Despite what researchers have accomplished, validations of non-coding RNAs with dramatic changes and swift responses to the onset of AMI in larger cohorts are imperatively needed. Meanwhile, the establishment of standardized detection methods and release kinetics of novel non-coding RNAs are equally important. To finally facilitate the clinical applications of non-coding RNAs as biomarkers for AMI, future studies should focus on the following: 1) patient information, especially the detailed time of symptom onset, which helps identify extremely early biomarkers for STEMI; 2) inclusion of multiple examination time points, which enables long-term monitoring of the course of NSTEMI or UA; and 3) collaboration to increase cohort size and unify detection methods, which improves the applicability of certain biomarkers to a wider population. Meanwhile, it is of significance to further analyze the predictive value of non-coding RNAs for incident myocardial infarction of apparently healthy people.

Even though several animal models have been utilized to describe the accurate release kinetics of these non-coding RNAs that may serve as biomarkers for AMI, elaborate release kinetics that reflect the authentic release kinetics of AMI patients are still not available.

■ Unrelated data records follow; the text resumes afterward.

--- src/rtl/core/tt_pkg.sv ---
// Shared types and constants of the tap tempo tracker.
// No dependencies; imported by tt_divider and tap_tempo_tracker.
`timescale 1ns / 1ps

package tt_pkg;

  // Default interval counter width.
  localparam int COUNT_BITS_DEF = 21;

  // The dividend sample_rate * 15360 fits in 32 bits for any 18-bit rate.
  localparam int NUM_BITS = 32;

  localparam int RATE_BITS = 18;
  localparam int LIMIT_BITS = 20;
  localparam int CFG_DATA_BITS = 20;
  localparam int CFG_IDX_BITS = 2;
  localparam int BLK_BITS = 11;
  localparam int TEMPO_BITS = 16;
  localparam int POS_BITS = 19;

  // Register indexes.
  localparam logic [CFG_IDX_BITS-1:0] REG_SAMPLE_RATE = 2'd0;
  localparam logic [CFG_IDX_BITS-1:0] REG_MIN_INTERVAL = 2'd1;
  localparam logic [CFG_IDX_BITS-1:0] REG_TIMEOUT = 2'd2;

  // Register reset values.
  localparam logic [RATE_BITS-1:0] SAMPLE_RATE_RESET = 18'd48000;
  localparam logic [LIMIT_BITS-1:0] MIN_INTERVAL_RESET = 20'd2400;
  localparam logic [LIMIT_BITS-1:0] TIMEOUT_RESET = 20'd144000;

  // Tempo in Q8.8 BPM: 120 at reset, clamped to 40..240.
  localparam logic [TEMPO_BITS-1:0] TEMPO_RESET = 16'd30720;
  localparam logic [TEMPO_BITS-1:0] TEMPO_MIN = 16'd10240;
  localparam logic [TEMPO_BITS-1:0] TEMPO_MAX = 16'd61440;

  typedef struct packed {
    logic                tap_edge;
    logic [BLK_BITS-1:0] block_samples;
  } tt_in_t;

  typedef struct packed {
    logic [TEMPO_BITS-1:0] tempo_q8;
    logic [POS_BITS-1:0]   period_samples;
    logic [POS_BITS-1:0]   pulse_position;
    logic                  tapping_now;
  } tt_out_t;

  typedef struct packed {
    logic busy;
    logic done;
  } div_stat_t;

endpackage

--- src/rtl/core/tt_divider.sv ---
// Restoring serial divider, one quotient bit per cycle.
// Depends on tt_pkg for NUM_BITS, the default width and the status struct.
`timescale 1ns / 1ps

module tt_divider #(
  parameter int DIV_BITS = tt_pkg::COUNT_BITS_DEF
) (
  input  logic                        clk,
  input  logic                        rst,
  input  logic                        start,
  input  logic [tt_pkg::NUM_BITS-1:0] numer,
  input  logic [DIV_BITS-1:0]         divisor,
  output tt_pkg::div_stat_t           stat,
  output logic [tt_pkg::NUM_BITS-1:0] quotient
);
  import tt_pkg::*;

  localparam int STEP_W = $clog2(NUM_BITS);

  logic                busy;
  logic                done;
  logic [STEP_W-1:0]   step;
  logic [DIV_BITS-1:0] rem;
  logic [NUM_BITS-1:0] acc;
  logic [DIV_BITS-1:0] dvs;
  logic                dvs_zero;

  logic [DIV_BITS+1:0] trial;
  logic [DIV_BITS:0]   shifted;
  logic                ge;

  assign shifted = {rem, acc[NUM_BITS-1]};
  assign trial   = {1'b0, shifted} - {2'b00, dvs};
  assign ge      = !trial[DIV_BITS+1];

  always_ff @(posedge clk) begin
    if (rst) begin
      busy <= 1'b0;
      done <= 1'b0;
    end else begin
      done <= busy && (step == '0);
      if (start) begin
        busy <= 1'b1;
      end else if (busy && (step == '0)) begin
        busy <= 1'b0;
      end
    end
  end

  always_ff @(posedge clk) begin
    if (start) begin
      step     <= STEP_W'(NUM_BITS - 1);
      rem      <= '0;
      acc      <= numer;
      dvs      <= divisor;
      dvs_zero <= (divisor == '0);
    end else if (busy) begin
      step <= step - 1'b1;
      acc  <= {acc[NUM_BITS-2:0], ge};
      rem  <= ge ? trial[DIV_BITS-1:0] : shifted[DIV_BITS-1:0];
    end
  end

  // Division by zero reports zero.
  assign quotient  = dvs_zero ? '0 : acc;
  assign stat.busy = busy;
  assign stat.done = done;

  a_start_idle: assert property (@(posedge clk) disable iff (rst) start |-> !busy)
    else $error("divider restarted while busy");
  a_start_busy: assert property (@(posedge clk) disable iff (rst) start |=> busy)
    else $error("divider did not start");
  a_done_idle: assert property (@(posedge clk) disable iff (rst) done |-> !busy)
    else $error("divider done while still stepping");

endmodule

--- src/rtl/core/tap_tempo_tracker.sv ---
// Top level of the tap tempo tracker: sequencer, state and handshakes.
// Depends on tt_pkg and tt_divider.
`timescale 1ns / 1ps
//
//  channel  dir   handshake              payload
//  -------  ----  ---------------------  --------------------------------------
//  in       in    in_valid / in_stall    tt_in_t: tap_edge, block_samples
//  out      out   out_valid / out_stall  tt_out_t: tempo, period, position, tap
//  cfg      in    cfg_we                 cfg_index, cfg_data (20 bits)
//
//  Each item transfers in, then runs one 32-step division for the beat period
//  (tempo register into sample_rate * 15360) and, when a tap is taken, a
//  second 32-step division for the new tempo. Both share one serial divider,
//  so the tempo division follows the period division, and out_stall can
//  add a wait. in_stall is high from the transfer until the result is
//  loaded into the output register; the next item transfers while that
//  result still waits. Reset is synchronous and needs no clearing pass.

module tap_tempo_tracker #(
  parameter int COUNT_BITS = tt_pkg::COUNT_BITS_DEF
) (
  input  logic                             clk,
  input  logic                             rst,
  input  logic                             in_valid,
  output logic                             in_stall,
  input  tt_pkg::tt_in_t                   in_data,
  output logic                             out_valid,
  input  logic                             out_stall,
  output tt_pkg::tt_out_t                  out_data,
  input  logic                             cfg_we,
  input  logic [tt_pkg::CFG_IDX_BITS-1:0]  cfg_index,
  input  logic [tt_pkg::CFG_DATA_BITS-1:0] cfg_data
);
  import tt_pkg::*;

  localparam int DIV_BITS = (COUNT_BITS > TEMPO_BITS) ? COUNT_BITS : TEMPO_BITS;

  localparam logic [1:0] S_IDLE   = 2'd0;
  localparam logic [1:0] S_PERIOD = 2'd1;
  localparam logic [1:0] S_TEMPO  = 2'd2;
  localparam logic [1:0] S_OUT    = 2'd3;

  // Configuration registers.
  logic [RATE_BITS-1:0]  sample_rate;
  logic [LIMIT_BITS-1:0] min_interval;
  logic [LIMIT_BITS-1:0] timeout_samples;

  // Tracker state.
  logic [1:0]            state;
  logic [COUNT_BITS-1:0] interval_count;
  logic                  tap_active;
  logic                  average_active;
  logic [TEMPO_BITS-1:0] tempo_reg;
  logic [POS_BITS-1:0]   beat_position;

  // Per-item working registers.
  logic                  edge_q;
  logic [POS_BITS-1:0]   pos_start;
  logic [NUM_BITS-1:0]   period;

  logic                  in_take;
  logic                  div_start;
  logic [DIV_BITS-1:0]   div_divisor;
  div_stat_t             div_stat;
  logic [NUM_BITS-1:0]   quot;
  logic [NUM_BITS-1:0]   numer;
  logic [RATE_BITS+3:0]  rate_x15;

  logic [COUNT_BITS:0]   count_sum;
  logic [COUNT_BITS-1:0] count_sat;
  logic                  tap_take;
  logic                  timed_out;
  logic [NUM_BITS:0]     avg_sum;
  logic [NUM_BITS-1:0]   tempo_raw;
  logic [TEMPO_BITS-1:0] tempo_next;

  assign in_stall = (state != S_IDLE);
  assign in_take  = in_valid && !in_stall;

  // sample_rate * 15360 = (sample_rate * 15) << 10
  assign rate_x15 = {sample_rate, 4'b0000} - {4'b0000, sample_rate};
  assign numer    = {rate_x15, 10'b0};

  // Saturating interval count after adding this block.
  assign count_sum = {1'b0, interval_count} + (COUNT_BITS + 1)'(in_data.block_samples);
  assign count_sat = count_sum[COUNT_BITS] ? '1 : count_sum[COUNT_BITS-1:0];

  assign tap_take  = tap_active && edge_q &&
                     (NUM_BITS'(interval_count) > NUM_BITS'(min_interval));
  assign timed_out = !edge_q && (NUM_BITS'(interval_count) > NUM_BITS'(timeout_samples));

  // New tempo: average with the old one after the first interval, then clamp.
  assign avg_sum   = {1'b0, quot} + (NUM_BITS + 1)'(tempo_reg);
  assign tempo_raw = average_active ? avg_sum[NUM_BITS:1] : quot;

  always_comb begin
    priority if (tempo_raw < NUM_BITS'(TEMPO_MIN)) begin
      tempo_next = TEMPO_MIN;
    end else if (tempo_raw > NUM_BITS'(TEMPO_MAX)) begin
      tempo_next = TEMPO_MAX;
    end else begin
      tempo_next = tempo_raw[TEMPO_BITS-1:0];
    end
  end

  // Divider is started with the tempo on transfer, with the count for a tap.
  assign div_start   = in_take || ((state == S_PERIOD) && div_stat.done && tap_take);
  assign div_divisor = in_take ? DIV_BITS'(tempo_reg) : DIV_BITS'(interval_count);

  tt_divider #(
    .DIV_BITS (DIV_BITS)
  ) u_div (
    .clk      (clk),
    .rst      (rst),
    .start    (div_start),
    .numer    (numer),
    .divisor  (div_divisor),
    .stat     (div_stat),
    .quotient (quot)
  );

  // Configuration writes.
  always_ff @(posedge clk) begin
    if (rst) begin
      sample_rate     <= SAMPLE_RATE_RESET;
      min_interval    <= MIN_INTERVAL_RESET;
      timeout_samples <= TIMEOUT_RESET;
    end else if (cfg_we) begin
      unique case (cfg_index)
        REG_SAMPLE_RATE:  sample_rate     <= cfg_data[RATE_BITS-1:0];
        REG_MIN_INTERVAL: min_interval    <= cfg_data[LIMIT_BITS-1:0];
        REG_TIMEOUT:      timeout_samples <= cfg_data[LIMIT_BITS-1:0];
        default: ;
      endcase
    end
  end

  // Sequencer and tracker state.
  always_ff @(posedge clk) begin
    if (rst) begin
      state          <= S_IDLE;
      interval_count <= '0;
      tap_active     <= 1'b0;
      average_active <= 1'b0;
      tempo_reg      <= TEMPO_RESET;
      beat_position  <= '0;
      out_valid      <= 1'b0;
    end else begin
      // Drop valid after its transfer unless a new result is loaded now.
      if (out_valid && !out_stall && (state != S_OUT)) begin
        out_valid <= 1'b0;
      end
      unique case (state)
        S_IDLE: begin
          // Latch the block and advance both counters at the transfer.
          if (in_take) begin
            edge_q         <= in_data.tap_edge;
            pos_start      <= beat_position;
            interval_count <= count_sat;
            beat_position  <= beat_position + POS_BITS'(in_data.block_samples);
            state          <= S_PERIOD;
          end
        end
        S_PERIOD: begin
          if (div_stat.done) begin
            period <= quot;
            // The pulse wraps on the period from the tempo at block start.
            if (NUM_BITS'(beat_position) >= quot) begin
              beat_position <= '0;
            end
            priority if (tap_take) begin
              state <= S_TEMPO;
            end else if (tap_active) begin
              // Early tap is ignored; without a tap the timeout may end tapping.
              if (timed_out) begin
                tap_active     <= 1'b0;
                average_active <= 1'b0;
                interval_count <= '0;
              end
              state <= S_OUT;
            end else begin
              if (edge_q) begin
                tap_active     <= 1'b1;
                average_active <= 1'b0;
                interval_count <= '0;
              end
              state <= S_OUT;
            end
          end
        end
        S_TEMPO: begin
          if (div_stat.done) begin
            tempo_reg      <= tempo_next;
            average_active <= 1'b1;
            interval_count <= '0;
            state          <= S_OUT;
          end
        end
        S_OUT: begin
          // Hold until the output register is free.
          if (!out_valid || !out_stall) begin
            out_valid <= 1'b1;
            state     <= S_IDLE;
          end
        end
        default: state <= S_IDLE;
      endcase
    end
  end

  always_ff @(posedge clk) begin
    if ((state == S_OUT) && (!out_valid || !out_stall)) begin
      out_data.tempo_q8       <= tempo_reg;
      out_data.period_samples <= period[POS_BITS-1:0];
      out_data.pulse_position <= pos_start;
      out_data.tapping_now    <= tap_active;
    end
  end

  a_done_in_wait: assert property (@(posedge clk) disable iff (rst)
    div_stat.done |-> (state == S_PERIOD) || (state == S_TEMPO))
    else $error("divider result arrived outside a wait state");
  a_take_starts: assert property (@(posedge clk) disable iff (rst)
    in_take |=> (state == S_PERIOD) && div_stat.busy)
    else $error("transfer did not start the period division");
  a_tempo_range: assert property (@(posedge clk) disable iff (rst)
    (tempo_reg >= TEMPO_MIN) && (tempo_reg <= TEMPO_MAX))
    else $error("tempo left the clamp range");
  a_avg_needs_tap: assert property (@(posedge clk) disable iff (rst)
    !tap_active |-> !average_active)
    else $error("averaging active outside tapping mode");

endmodule
--- config.mk ---
export PLATFORM = sky130hd
export DESIGN_NAME = tap_tempo_tracker
export DESIGN_NICKNAME = d
export VERILOG_FILES = /design/src/rtl/core/tt_pkg.sv /design/src/rtl/core/tt_divider.sv /design/src/rtl/core/tap_tempo_tracker.sv
export SDC_FILE = /design/constraint.sdc
export NUM_CORES = 1
export LEC_CHECK = 0
export CAP_MARGIN = 20
export CORE_MARGIN = 4
export CORE_UTILIZATION = 30
export DETAILED_ROUTE_END_ITERATION = 16
export DONT_BUFFER_PORTS = 1
export PLACE_DENSITY = 0.52
export RECOVER_POWER = 50
export SLEW_MARGIN = 20
export SYNTH_ARGS = -nofsm -noshare
export SYNTH_HDL_FRONTEND = slang
export SYNTH_HIERARCHICAL = 1
export SYNTH_SLANG_ARGS = --single-unit
--- constraint.sdc ---
create_clock -name clk -period 11.1 [get_ports clk]
set_input_delay 0.555 -clock clk [delete_from_list [all_inputs] [get_ports clk]]
set_output_delay 0.555 -clock clk [all_outputs]
set_load 0.05 [all_outputs]
==> results.md <==
- Outcome: finished with violations
- Failing checks: max-capacitance violations, max-slew violations
- Crit path from: u_div/dvs_zero
- Fmax: around 200 MHz
- Setup bufs post-CTS: 0
- Setup crit end kind: flop
- Maximum vdd drop: between 0.0001 and 0.00015 V
- Pre-Repair DR Iteration Count: 5
- Total Wirelength: 51000 um
- Die W: approximately 250 um
- Root buf cell: clkbuf_16
- Final non-filler cell total: 2608
- Worst hold-check path type: in -> reg
- Slowest stage cell, crit path: clkbuf_1
- Worst Path Max Fanout: 23
- Reg clk slew, reported paths: 0.07 ns
- Worst EP required: 11.52 ns
- Core area: roughly 58000 um^2
- Slew HR: -1.20
- Core Rows: 88
- Post-DP HPWL: 38500 um
- Fraction of layout cells with a size suffix above 1: 0.0895
- Area Growth Syn to Fin: 11.8%
- Number of remaining DRC errors: 0
- Synth Instances: approximately 1800
- Ant. Diodes: 0
- Post-DR vias/cell: between 5 and 6
- Port Buffers: 0
- Worst R2R Start: u_div/dvs_zero
- Ports: 96
- Synth Cell Area: about 17000 um^2
- Fin nets: 1998
- Setup CP Type: reg -> reg
- DR vias: 13500
- Longest Clk Path Bufs: 3
- Layout Utilization: 0.338
- Cts repair resizes: 0
- Largest register FFs: 55
- # setup viols final: 0
- Largest net degree at the start of global routing: 103
- Max Cap Viol: 1
- Routed Antenna Nets: 0
- CTS Buf Count: 37
- H-tree levels: 2
- Final min period: 5.09 ns
- Setup TNS: 0 ns
- Final worst slack: 6.01 ns
- Hold path startpoint: in_data[11]
- Hold Fails Final Rpt: 0
- Vias in the first global route: 13000
- Syn Area/Cell: between 9 and 10 um^2
- CTS tree: yes
- Top reg by flops: out_data
- Layout Skew: 0.0234 ns
- Crit start category: flop
- Critical Path, Cell by Cell: clkbuf_1, nor2b_1, and2_1, fa_1, a211oi_2, o21a_1, nor2_1, a221o_1, xnor2_1, mux2i_1, nor4b_2, o31a_1, o31ai_1
- Hold-fix buffers at CTS: 0
- Crit path DAT: 5.51 ns
- Clock sinks: between 200 and 300
- Worst slew pin tran: roughly 3.3 ns
- Die area: 62000 um^2
- Gr usage total: 0.159
- DP Worst Slack: ~6.3 ns
- Clock latency at the later pin of the worst-skew pair: 0.56 ns
- PD cells: about 250 nW/um^2
- Initial DRC count: 890
- RSZ-0062 raised after global routing: no
- Fin. max-slew vios: between 50 and 60
- Leading registers by flop count: out_data x55, u_div/acc x32
- Fin crit share: 0.459
- Highest cell delay on the worst timing path: roughly 0.8 ns
- Synth warn: 6
- Leak: 7.45 nW
- Initial Util: 0.303
- Placed cells: 2541
- Global route overflow: 0
- Initial antenna violation count: 0
- Chip Height: roughly 250 um
- # fillers: 5879
- GPL Wtd Cong: around 0.89
- First-pass GRT wire length: 78100 um
- DR WL/cell: approximately 20 um
report_power, final:
| part | internal (mW) | switching (mW) | leakage (nW) |
|---|---|---|---|
| clock network | 0.780 | 0.493 | 0.627 |
| logic | 0.765 | 1.20 | 4.27 |
| registers | 1.41 | 0.262 | 2.56 |
critical path, delay by kind of cell, from the launching register on:
kind            cells  cell delay, ns
flops               1            0.58
fa+ha+maj           1            0.43
xor+xnor            1            0.16
compound gates      5            1.64
mux                 1            0.25
simple gates        4            1.09
buf+inv             1            0.80
per-stage QoR:
| step | power (mW) | area [um^2] | hold WS, ns |
|---|---|---|---|
| 2_1_floorplan | 3.12 | 17500 | 0.400 |
| 3_3_place_gp | 3.63 | 18200 | 0.409 |
| 3_5_place_dp | 3.66 | 18200 | 0.405 |
| 4_1_cts | 4.95 | 19500 | 0.0588 |
| 5_1_grt | 5.23 | 19500 | 0.0695 |
| 6_report | 4.92 | 19500 | 0.0865 |
metal layers:
layer	track usage	part of all wire
met1	0.199	0.44
met3	0.0419	0.059
met5	0	0
met4	0.0547	0.035
met2	0.266	0.47
cell type report:
| class | instances | area (um^2) | share of cell area |
|---|---|---|---|
| multi-input combinational | 1335 | 9280 | 0.476 |
| tap | 765 | 957 | 0.0491 |
| clock inverter | 17 | 205 | 0.0105 |
| sequential | 295 | 7390 | 0.379 |
| inverter | 136 | 510 | 0.0262 |
| timing repair buffer | 11 | 71.3 | 0.00366 |
| clock buffer | 49 | 1080 | 0.0553 |
cells in the final DEF (no fill, tap or decap), types with 49 or more instances in the layout:
cell,instances
o21ai_0,50
xnor2_1,53
mux2_2,49
nor2_1,133
dfxtp_1,147
inv_1,136
ha_1,139
edfxtp_1,148
a21oi_1,162
nand2_1,180
final timing paths:
path	endpoint	slack, ns	cells after the start
max reg2reg	tempo_reg[0]	6.01	13
min reg2reg	out_data[30]	0.42	0
max	tempo_reg[0]	6.01	13
min	edge_q	0.09	0
Note: power is estimated with default switching activity, not from simulation.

A nonhuman primate AMI model may provide infusive results because 1) nonhuman primates are so close to human beings that they share highly conserved genetic regulation networks; thus, all kinds of non-coding RNA, even lncRNA, could be exploited. 2) As a big animal model, primates have enough blood for time-lapse sampling. Thus, it is of great potential to utilize a primate AMI model to further explore the applications of non-coding RNAs as biomarkers for AMI.

In summary, circulating non-coding RNAs, especially miRNAs, displayed numerous advantages as biomarkers and built a multi-level nexus that illustrates that the biological nature of AMI is a promising prospect for AMI diagnosis and prognosis.